Reasonable application of asthma medications can relieve airway spasm, facilitate sputum discharge, reduce airway resistance, and increase alveolar ventilation, commonly used theophyllines (e.g., aminophylline) and β receptor stimulants (e.g., salbutamol).

Mechanical ventilation

Establishment of artificial airway and implementation of assisted mechanical respiration are the best indications and effective measures to rescue pulmonary encephalopathy.

Mechanical ventilation should be used early when pulmonary encephalopathy does not improve significantly after short-term drug treatment.
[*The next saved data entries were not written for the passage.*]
[config.mk]
export PLATFORM = sky130hd
export DESIGN_NAME = au_issue_arbiter
export DESIGN_NICKNAME = d
export VERILOG_FILES = /design/src/rtl/viola_ls_pkg.sv /design/src/rtl/au_req_fifo.sv /design/src/rtl/au_issue_arbiter.sv
export SDC_FILE = /design/constraint.sdc
export NUM_CORES = 1
export LEC_CHECK = 0
export BUFFER_PORTS_ARGS = -buffer_cell sky130_fd_sc_hd__buf_2
export CORE_MARGIN = 2
export CORE_UTILIZATION = 30
export CTS_CLUSTER_DIAMETER = 80
export CTS_CLUSTER_SIZE = 8
export DETAILED_ROUTE_END_ITERATION = 16
export GPL_ROUTABILITY_DRIVEN = 0
export SYNTH_ARGS = -nofsm -noshare
export SYNTH_HDL_FRONTEND = slang
export SYNTH_SLANG_ARGS = --single-unit
[constraint.sdc]
create_clock -name clk -period 16.2 [get_ports clk]
set_input_delay 1.62 -clock clk [delete_from_list [all_inputs] [get_ports clk]]
set_output_delay 1.62 -clock clk [all_outputs]
set_load 0.05 [all_outputs]
[src/rtl/viola_ls_pkg.sv]
// Shared types and constants for the load/store address-unit issue path.
package viola_ls_pkg;

  localparam int XLEN  = 32;
  localparam int ROB_W = 3;
  localparam int OP_W  = 5;

  localparam logic [OP_W-1:0] OP_NOP = 5'b11111;

  // One buffered address-calculation request (data is only meaningful for stores)
  typedef struct packed {
    logic [OP_W-1:0]  op;
    logic [ROB_W-1:0] rob;
    logic [XLEN-1:0]  base;
    logic [XLEN-1:0]  offset;
    logic [XLEN-1:0]  data;
  } ls_req_t;

  // Which FIFO head the arbiter picked this cycle
  typedef enum logic [1:0] {
    SEL_NONE  = 2'd0,
    SEL_LOAD  = 2'd1,
    SEL_STORE = 2'd2
  } sel_e;

  // Distance of a ROB tag from the current head; smaller means older
  function automatic logic [ROB_W-1:0] rob_age(input logic [ROB_W-1:0] tag,
                                               input logic [ROB_W-1:0] head);
    return tag - head;
  endfunction

endpackage

[src/rtl/au_req_fifo.sv]
// Small request FIFO, one per requester, with synchronous flush.
module au_req_fifo
  import viola_ls_pkg::*;
#(
  parameter int DEPTH = 2
) (
  input  logic    clk,
  input  logic    rst,
  input  logic    push_i,
  input  logic    pop_i,
  input  logic    flush_i,
  input  ls_req_t data_i,
  output ls_req_t head_o,
  output logic    full_o,
  output logic    empty_o
);

  localparam int PTR_W = (DEPTH > 1) ? $clog2(DEPTH) : 1;
  localparam int CNT_W = PTR_W + 1;

  logic [PTR_W-1:0] rdPtr_q, rdPtr_d;
  logic [PTR_W-1:0] wrPtr_q, wrPtr_d;
  logic [CNT_W-1:0] count_q, count_d;
  ls_req_t          mem_q [DEPTH];

  logic doPush;
  logic doPop;

  assign full_o  = (count_q == CNT_W'(DEPTH));
  assign empty_o = (count_q == '0);
  assign head_o  = mem_q[rdPtr_q];

  // A full FIFO refuses pushes even when it is popped in the same cycle
  assign doPush = push_i && !full_o;
  assign doPop  = pop_i && !empty_o;

  // Next pointer/count state; flush empties the FIFO and wins over push/pop
  always_comb begin
    rdPtr_d = rdPtr_q;
    wrPtr_d = wrPtr_q;
    count_d = count_q;
    if (flush_i) begin
      rdPtr_d = '0;
      wrPtr_d = '0;
      count_d = '0;
    end else begin
      if (doPush) begin
        wrPtr_d = wrPtr_q + PTR_W'(1);
      end
      if (doPop) begin
        rdPtr_d = rdPtr_q + PTR_W'(1);
      end
      case ({doPush, doPop})
        2'b10:   count_d = count_q + CNT_W'(1);
        2'b01:   count_d = count_q - CNT_W'(1);
        default: count_d = count_q;
      endcase
    end
  end

  // Pointer and occupancy registers with synchronous active-low reset
  always_ff @(posedge clk) begin
    if (!rst) begin
      rdPtr_q <= '0;
      wrPtr_q <= '0;
      count_q <= '0;
    end else begin
      rdPtr_q <= rdPtr_d;
      wrPtr_q <= wrPtr_d;
      count_q <= count_d;
    end
  end

  // Storage write; entries are only read once the count says they are valid
  always_ff @(posedge clk) begin
    if (rst && doPush && !flush_i) begin
      mem_q[wrPtr_q] <= data_i;
    end
  end

endmodule

[src/rtl/au_issue_arbiter.sv]
// Oldest-first arbiter issuing buffered load/store requests onto the shared address unit.
module au_issue_arbiter
  import viola_ls_pkg::*;
#(
  parameter int DEPTH = 2
) (
  input  logic             clk,
  input  logic             rst,
  input  logic             pause_i,
  input  logic             flush_i,
  input  logic [ROB_W-1:0] rob_head_i,
  input  logic             ld_valid_i,
  output logic             ld_ready_o,
  input  logic [OP_W-1:0]  ld_op_i,
  input  logic [ROB_W-1:0] ld_rob_i,
  input  logic [XLEN-1:0]  ld_base_i,
  input  logic [XLEN-1:0]  ld_offset_i,
  input  logic             st_valid_i,
  output logic             st_ready_o,
  input  logic [OP_W-1:0]  st_op_i,
  input  logic [ROB_W-1:0] st_rob_i,
  input  logic [XLEN-1:0]  st_base_i,
  input  logic [XLEN-1:0]  st_offset_i,
  input  logic [XLEN-1:0]  st_data_i,
  output logic [XLEN-1:0]  au_value1_o,
  output logic [XLEN-1:0]  au_value2_o,
  output logic [OP_W-1:0]  au_op_o,
  output logic [ROB_W-1:0] au_rob_o,
  output logic [XLEN-1:0]  au_ls_value_o,
  output logic             busy_o
);

  ls_req_t ldIn, stIn;
  ls_req_t ldHead, stHead;
  logic    ldFull, ldEmpty, stFull, stEmpty;
  logic    ldPop, stPop;
  logic    issueEn;
  sel_e    sel;

  logic [ROB_W-1:0] ldAge, stAge;

  logic [XLEN-1:0]  auValue1_q, auValue1_d;
  logic [XLEN-1:0]  auValue2_q, auValue2_d;
  logic [OP_W-1:0]  auOp_q, auOp_d;
  logic [ROB_W-1:0] auRob_q, auRob_d;
  logic [XLEN-1:0]  auLsValue_q, auLsValue_d;

  assign ldIn = '{op: ld_op_i, rob: ld_rob_i, base: ld_base_i, offset: ld_offset_i, data: '0};
  assign stIn = '{op: st_op_i, rob: st_rob_i, base: st_base_i, offset: st_offset_i,
                  data: st_data_i};

  au_req_fifo #(.DEPTH(DEPTH)) uLdFifo (
    .clk     (clk),
    .rst     (rst),
    .push_i  (ld_valid_i),
    .pop_i   (ldPop),
    .flush_i (flush_i),
    .data_i  (ldIn),
    .head_o  (ldHead),
    .full_o  (ldFull),
    .empty_o (ldEmpty)
  );

  au_req_fifo #(.DEPTH(DEPTH)) uStFifo (
    .clk     (clk),
    .rst     (rst),
    .push_i  (st_valid_i),
    .pop_i   (stPop),
    .flush_i (flush_i),
    .data_i  (stIn),
    .head_o  (stHead),
    .full_o  (stFull),
    .empty_o (stEmpty)
  );

  assign ld_ready_o = !ldFull;
  assign st_ready_o = !stFull;

  assign ldAge = rob_age(ldHead.rob, rob_head_i);
  assign stAge = rob_age(stHead.rob, rob_head_i);

  // Pick the older FIFO head; a tie goes to the store
  always_comb begin
    sel = SEL_NONE;
    if (!ldEmpty && !stEmpty) begin
      sel = (ldAge < stAge) ? SEL_LOAD : SEL_STORE;
    end else if (!ldEmpty) begin
      sel = SEL_LOAD;
    end else if (!stEmpty) begin
      sel = SEL_STORE;
    end
  end

  assign issueEn = !pause_i && !flush_i;
  assign ldPop   = issueEn && (sel == SEL_LOAD);
  assign stPop   = issueEn && (sel == SEL_STORE);

  // Issue stage next state: load the selected head, or drop to NOP keeping operands
  always_comb begin
    auValue1_d  = auValue1_q;
    auValue2_d  = auValue2_q;
    auOp_d      = auOp_q;
    auRob_d     = auRob_q;
    auLsValue_d = auLsValue_q;
    if (flush_i) begin
      auOp_d  = OP_NOP;
      auRob_d = '0;
    end else if (!pause_i) begin
      case (sel)
        SEL_LOAD: begin
          auValue1_d  = ldHead.base;
          auValue2_d  = ldHead.offset;
          auOp_d      = ldHead.op;
          auRob_d     = ldHead.rob;
          auLsValue_d = '0;
        end
        SEL_STORE: begin
          auValue1_d  = stHead.base;
          auValue2_d  = stHead.offset;
          auOp_d      = stHead.op;
          auRob_d     = stHead.rob;
          auLsValue_d = stHead.data;
        end
        default: begin
          auOp_d  = OP_NOP;
          auRob_d = '0;
        end
      endcase
    end
  end

  // Registered AU interface with synchronous active-low reset
  always_ff @(posedge clk) begin
    if (!rst) begin
      auValue1_q  <= '0;
      auValue2_q  <= '0;
      auOp_q      <= OP_NOP;
      auRob_q     <= '0;
      auLsValue_q <= '0;
    end else begin
      auValue1_q  <= auValue1_d;
      auValue2_q  <= auValue2_d;
      auOp_q      <= auOp_d;
      auRob_q     <= auRob_d;
      auLsValue_q <= auLsValue_d;
    end
  end

  assign au_value1_o   = auValue1_q;
  assign au_value2_o   = auValue2_q;
  assign au_op_o       = auOp_q;
  assign au_rob_o      = auRob_q;
  assign au_ls_value_o = auLsValue_q;

  assign busy_o = !ldEmpty || !stEmpty || (auOp_q != OP_NOP);

endmodule

# Yosys cells after proc, flatten, opt, wreduce, memory -nomap -nowiden
# Memories as Yosys holds them, arrays and structs flattened. A register that Yosys moved wholly into a read port is not among the register bits.
# Cells that the tools add are included.
# op_classes
n_addsub	10
magnitude_cmp	1
eq_ne	9
mux	19
bitwise	3
n_reduce_logical	27
# ops
operator	n
one-hot mux 32 bit (2 select lines)	3
logical AND 1 bit	12
== test 2 bit, second input constant	5
one-hot mux 5 bit (2 select lines)	1
two-way mux 1 bit	8
two-way mux 2 bit	4
one-hot mux 2 bit (2 select lines)	2
== test 2 x 1 -> 1 bit, second input constant	3
zero test 1 bit	6
one-hot mux 3 bit (2 select lines)	1
nonzero test 2 bit	3
subtractor 3 bit	2
inequality test 5 bit, second input constant	1
adder 1 bit, second input constant	4
adder 2 x 1 -> 2 bit, second input constant	2
zero test 2 bit	2
subtractor 2 x 1 -> 2 bit, second input constant	2
less-than comparator 3 bit	1
NOT 1 bit	3
AND reduction 3 bit	1
logical OR 1 bit	2
OR reduction 2 bit	1
# totals
ff_bits	112
mem_bits_rw	352
inputBits	185
word_cells	82
mem_count	2
# memory_table
name	words	width	read_ports	rd_ports_with_merged_regs	write_ports	line_no	source
uStFifo.mem_q	2	104	1	1	1	au_req_fifo.sv:24	ls_req_t mem_q [DEPTH];
uLdFifo.mem_q	2	72	1	1	1	au_req_fifo.sv:24	

# Longest topological paths before layout
# logic_depth
ltp_word	9
depth_mapped	19
depth_no_buf	14

# By module
# A second synthesis with hierarchy kept.
# hier_totals
cells_unflattened	1259
area_unflattened_um2	20253.2
# modules_own_cells
module	instances	cells_each	area_each_um2	seq_area_each_um2
au_req_fifo	2	351	7748.7	6346.1
au_issue_arbiter	1	557	4755.8	2082.0

# Worst setup path before layout
# OpenSTA, ideal clock, no wires.
# synth_path
path_kind	input port to flip-flop
start	input port flush_i
end	memory uStFifo.mem_q[1][0] (netlist name), enable pin
setup_ps	694
arrival_time_ps	9151
t_required_ps	15506
path_slack_ps	6355
cell_stages	4
path_buffers	2
cell_sequence	nand2b_1 clkbuf_1 clkbuf_1 nor3_1
# synth_between
elab_chain_cells	4
# synth_rtl
element	line_no	source
start: declaration	au_issue_arbiter.sv:10	input logic flush_i,
zero test 1 bit	au_req_fifo.sv:76	if (rst && doPush && !flush_i) begin
logical AND 1 bit	au_req_fifo.sv:76	
two-way mux 1 bit	au_req_fifo.sv:76	
two-way mux 1 bit (implied by the code)	au_req_fifo.sv:77	mem_q[wrPtr_q] <= data_i;
end: declaration	au_req_fifo.sv:24	
# Every way passes these cells.

==> flow_summary.ini <==
[place]
placement.setup.worst_slack_ns = 10.86
post-dp-hpwl_um = 26200
port_buffers = 291

[detailed_routing]
detail_route.wl_per_cell_um = 20.3
drt_iter0_drc = 518
post_drt_via_cell_ratio = 4.73
vias = 10200
drcViolationCount = 0
route.final.wire_length_um = 43700
detail_route.first_pass.iterations = 5
antenna_left = 0

[synthesis]
synthAdderAreaFrac_pct = 0.666
syn_avg_cell_area_um2 = 16.8
netlist_area_um2 = 17300
netlist_cell_types = 42
parity_gate_share_of_the_synthesized_area_counting_xor_and_xnor_cells_pct = 0.507
synth-compound-area-share_pct = 8.72
synth.ff_latch_count = 466
synth.yosys.warnings = 0
synth_simple_gate_area_share_pct = 2.49
synth_top_family_by_area = multiplexers
ys_async_sr_fraction_pct = 0
postSynthNetCount = 1224
synth_flop_cell = sky130_fd_sc_hd__edfxtp_1
synth.mux.area_fraction_pct = 11.2
synth.yosys.seq_area_share_pct = 74.4
synth_enable_flop_cells = 352
number_of_instances_in_the_synthesized_netlist = 1031

[finish]
mostFrequentLayoutCells = sky130_fd_sc_hd__edfxtp_1, sky130_fd_sc_hd__buf_2, sky130_fd_sc_hd__mux2_2, sky130_fd_sc_hd__dfxtp_1, sky130_fd_sc_hd__clkbuf_16
finalNetCount = 1535
post_route_cells_drive_above_1_share_pct = 37.9
flow.area_growth_from_synthesis_pct = 25.1
layout.cells.most_common = sky130_fd_sc_hd__edfxtp_1

[cts]
post_cts_hold_buffer_count = 0
cts-htree-levels = 3
cts_tree = yes
cts-resized-gates = 0
number_of_setup_buffers_added_after_cts = 0
cts.clk_slew.worst_paths_ns = 0.05
cts.root.buffer_cell = sky130_fd_sc_hd__clkbuf_16
cts_max_path_bufs = 3
cts.sink_count = 466
clock_insertion_delay_worst_skew_ns = 0.59
cts_buffers = 69

[pwr]
post-layout-total-power_mw = 2.86
netSwitchingFraction_pct = 22.3
power.internal_mw = 2.22
p_clk_share_pct = 47.5
cellLeakagePower_nw = 7.64
net_switching_power_uw = 637
p_seq_share_pct = 46.5
worst_ir_drop_vdd_uv = 103
power.density_nw_per_um2 = 132
power.combinational.fraction_pct = 6.0

[grt]
grt_pass1_vias = 10600
grt_first_pass_wirelength_um = 65100
globalRoute.totalOverflow = 0
antenna_found_initial = 5
maximum_number_of_pins_on_one_net_before_global_route_repair = 73
grt_use_total_pct = 14.5

[floorplan]
die-height_um = 244
die_area_um2 = 59600
floorplan.core_area_um2 = 56700
die-width_um = 244
floorplan.initialDensity_pct = 30.5
io_pins = 292
placementRows = 87

[worst_setup_path]
slowest_delay_ns = 0.98
critPathRequiredTime_ns = 16.72
cell_breakdown_of_the_critical_path = buf_4, mux2i_1, ha_1, inv_1, fa_1, xnor2_1, xnor2_1, ha_1, a2111o_2, buf_4, and3_4, a221o_1
critical_path_class = flip-flop to flip-flop
cp-end-kind = flip-flop
crit_arrival_ns = 5.81
critical_path.max_fanout = 72
critPathLaunchType = flip-flop
critical_path.slowest_cell = sky130_fd_sc_hd__and3_4

[timing]
post-route-worst-setup-slack_ns = 10.91
fin_skew_ns = 0.0193
setup_viol = 0
worst_slew_margin_rel_pct = 26.3
setup_repair_after_global_routing_missed_its_margin = false
setup_total_negative_slack_ns = 0
timing.final.crit_period_ns = 5.29
final.period_utilization_pct = 32.6
tightestPinTransition_ns = 1.11
achievable-frequency_mhz = 189
hold_viol_final = 0
drv_slew = 0

[flow_run]
cap_violations = 0

[worst_hold_path]
hold_class = flip-flop to flip-flop

[run_status]
status = finished, final reports clean
-- power by group through the flow --
stage / combinational [mW] / clock [mW] / sequential [mW]
global route: 0.184 / 1.45 / 1.33
floorplan: 0.0732 / 0 / 1.38
global placement: 0.169 / 0 / 1.35
CTS: 0.173 / 1.40 / 1.33
detailed placement: 0.173 / 0 / 1.35
finish: 0.171 / 1.36 / 1.33
-- cell families after synthesis --
family,Yosys count
adder cells (fa/ha/maj),8
AO/OA/AOI/OAI,195
multiplexers,178
XOR/XNOR,10
buffers and inverters,73
flip-flops,466
AND/OR/NAND/NOR,101
-- path summary, 6_finish.rpt --
check                    startpoint                end  slack [ns]  cells after the start
hold reg to reg   au_ls_value_o[30]  au_ls_value_o[30]        0.46                      1
setup reg to reg          flip-flop     au_value1_o[4]       10.91                     12
hold / removal    au_ls_value_o[30]  au_ls_value_o[30]        0.46                      1
setup / recovery          flip-flop     au_value1_o[4]       10.91                     12
-- final cells by class --
class,count,area [µm²]
Sequential cell,466,12900
Tap cell,756,946
Clock buffer,118,1990
Clock inverter,5,82.6
Antenna cell,2,5.00
Multi-Input combinational cell,492,4140
Fill cell,5276,35100
Timing Repair Buffer,307,1580
Inverter,6,22.5
-- sequential cells by signal, summed over array words and instances, names as in the netlist, named ones only --
signal and cells:
au_ls_value_o 32, au_op_o 5, au_rob_o 3, au_value1_o 32, au_value2_o 32, uLdFifo.count_q 2, uLdFifo.mem_q 144, uLdFifo.rdPtr_q 1
uLdFifo.wrPtr_q 1, uStFifo.count_q 2, uStFifo.mem_q 208, uStFifo.rdPtr_q 1, uStFifo.wrPtr_q 1
-- synthesized netlist by cell type, types with 3 or more instances --
| library cell | number | area (µm²) |
|---|---|---|
| sky130_fd_sc_hd__ha_1 | 6 | 75.1 |
| sky130_fd_sc_hd__nor2_1 | 8 | 30.0 |
| sky130_fd_sc_hd__a31oi_1 | 5 | 31.3 |
| sky130_fd_sc_hd__nand2b_1 | 5 | 31.3 |
| sky130_fd_sc_hd__edfxtp_1 | 352 | 10600 |
| sky130_fd_sc_hd__nor3_1 | 4 | 20.0 |
| sky130_fd_sc_hd__mux2i_1 | 48 | 480 |
| sky130_fd_sc_hd__mux2_2 | 130 | 1460 |
| sky130_fd_sc_hd__xnor2_1 | 7 | 61.3 |
| sky130_fd_sc_hd__buf_1 | 9 | 33.8 |
| sky130_fd_sc_hd__nand2_1 | 69 | 259 |
| sky130_fd_sc_hd__o21ai_0 | 8 | 40.0 |
| sky130_fd_sc_hd__a21oi_1 | 69 | 345 |
| sky130_fd_sc_hd__xor2_1 | 3 | 26.3 |
| sky130_fd_sc_hd__inv_1 | 6 | 22.5 |
| sky130_fd_sc_hd__dfxtp_1 | 114 | 2280 |
| sky130_fd_sc_hd__a221o_1 | 69 | 691 |
| sky130_fd_sc_hd__buf_6 | 7 | 78.8 |
| sky130_fd_sc_hd__o2bb2ai_1 | 32 | 280 |
| sky130_fd_sc_hd__buf_2 | 14 | 70.1 |
| sky130_fd_sc_hd__nand3_1 | 5 | 25.0 |
| sky130_fd_sc_hd__clkbuf_1 | 36 | 135 |
-- routing by layer --
| layer | track usage (%) | vias up | routed length (µm) |
|---|---|---|---|
| met5 | 0 | - | 15 |
| met4 | 5.31 | 2 | 1170 |
| met3 | 3.40 | 81 | 2170 |
| met2 | 24.1 | 303 | 21100 |
| met1 | 18.5 | 5088 | 19200 |
| li1 | - | 4706 | - |
-- worst max-delay path: cells and delay by family, from the launching register on --
kind	cells	cell delay, ns
buffers and inverters	3	1.44
AND/OR/NAND/NOR	1	0.98
adder cells (fa/ha/maj)	3	0.91
flip-flops	1	0.64
AO/OA/AOI/OAI	2	0.44
XOR/XNOR	2	0.37
multiplexers	1	0.35
-- metrics by stage --
stage	cell area [µm²]	hold slack [ns]	cells	utilization, %
2_1_floorplan	17300	0.452	1031	-
3_3_place_gp	19500	0.438	2027	34.5
3_5_place_dp	19500	0.443	2027	34.5
4_1_cts	21600	0.460	2150	38.1
5_1_grt	21600	0.469	2150	38.1
6_report	21600	0.456	2152	38.1
Note: power is estimated with default switching activity, not from simulation.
When there is no improvement after 3-5 days of rescue by tracheal intubation, tracheotomy should be performed to connect the ventilator (the time of transnasal intubation can be appropriately prolonged).

Prognosis

Cure

Pulmonary encephalopathy is a critical illness with poor prognosis, high mortality and disability rate, according to domestic reports, its hospitalization mortality rate can reach 40.6%～67.2%.

Early diagnosis and early treatment of pulmonary encephalopathy should be emphasized, and supervision should be strengthened for high-risk groups, and immediate attention should be paid once it occurs, in order to reduce the incidence and death rate.

Prognostic factors

The prognosis of pulmonary encephalopathy is affected by many factors, and the following factors often lead to a poor prognosis.

Advanced age.

Poor cardiopulmonary function.

Severe primary disease.

Failure to receive standardized treatment in a timely manner.

Serious complications, such as brain herniation.

Daily

Daily management

Maintain a balanced diet and nutrition.

For patients who are emotionally agitated and have impulsive behaviors such as hurting people and destroying things, safety precautions should be strengthened, attention should be paid to guarding, and the custody of dangerous items such as knives and ropes should be strengthened to avoid patients from wandering off, destroying things and hurting people, committing suicide and self-harm.

Rehabilitation training should be carried out as early as possible under the guidance of doctors after the condition is stabilized, but strenuous exercise is not recommended.

Patients should be actively listened to, supported, comforted and understood, and helped to build up confidence and hope.

Follow-up and review

Regular follow-up examinations of patients with pulmonary encephalopathy can help doctors assess the changes in the patient’s condition and adjust the treatment plan.

The follow-up schedule should be set by the specialist according to the patient’s specific condition.

The main items for follow-up include laboratory tests such as blood gas analysis and imaging tests such as chest X-ray and chest CT.

Prevention

The following measures can effectively prevent the occurrence of pulmonary encephalopathy.

Active treatment of the primary disease

Patients with respiratory, circulatory, neurological and muscular disorders should be actively treated to improve the condition of the primary disease and arrest the progression of the disease.

Enhance safety awareness

Avoid inhalation of foreign bodies.

Strictly follow the doctor’s prescription of medication, avoid overuse of hypnotic and sedative drugs, opioids.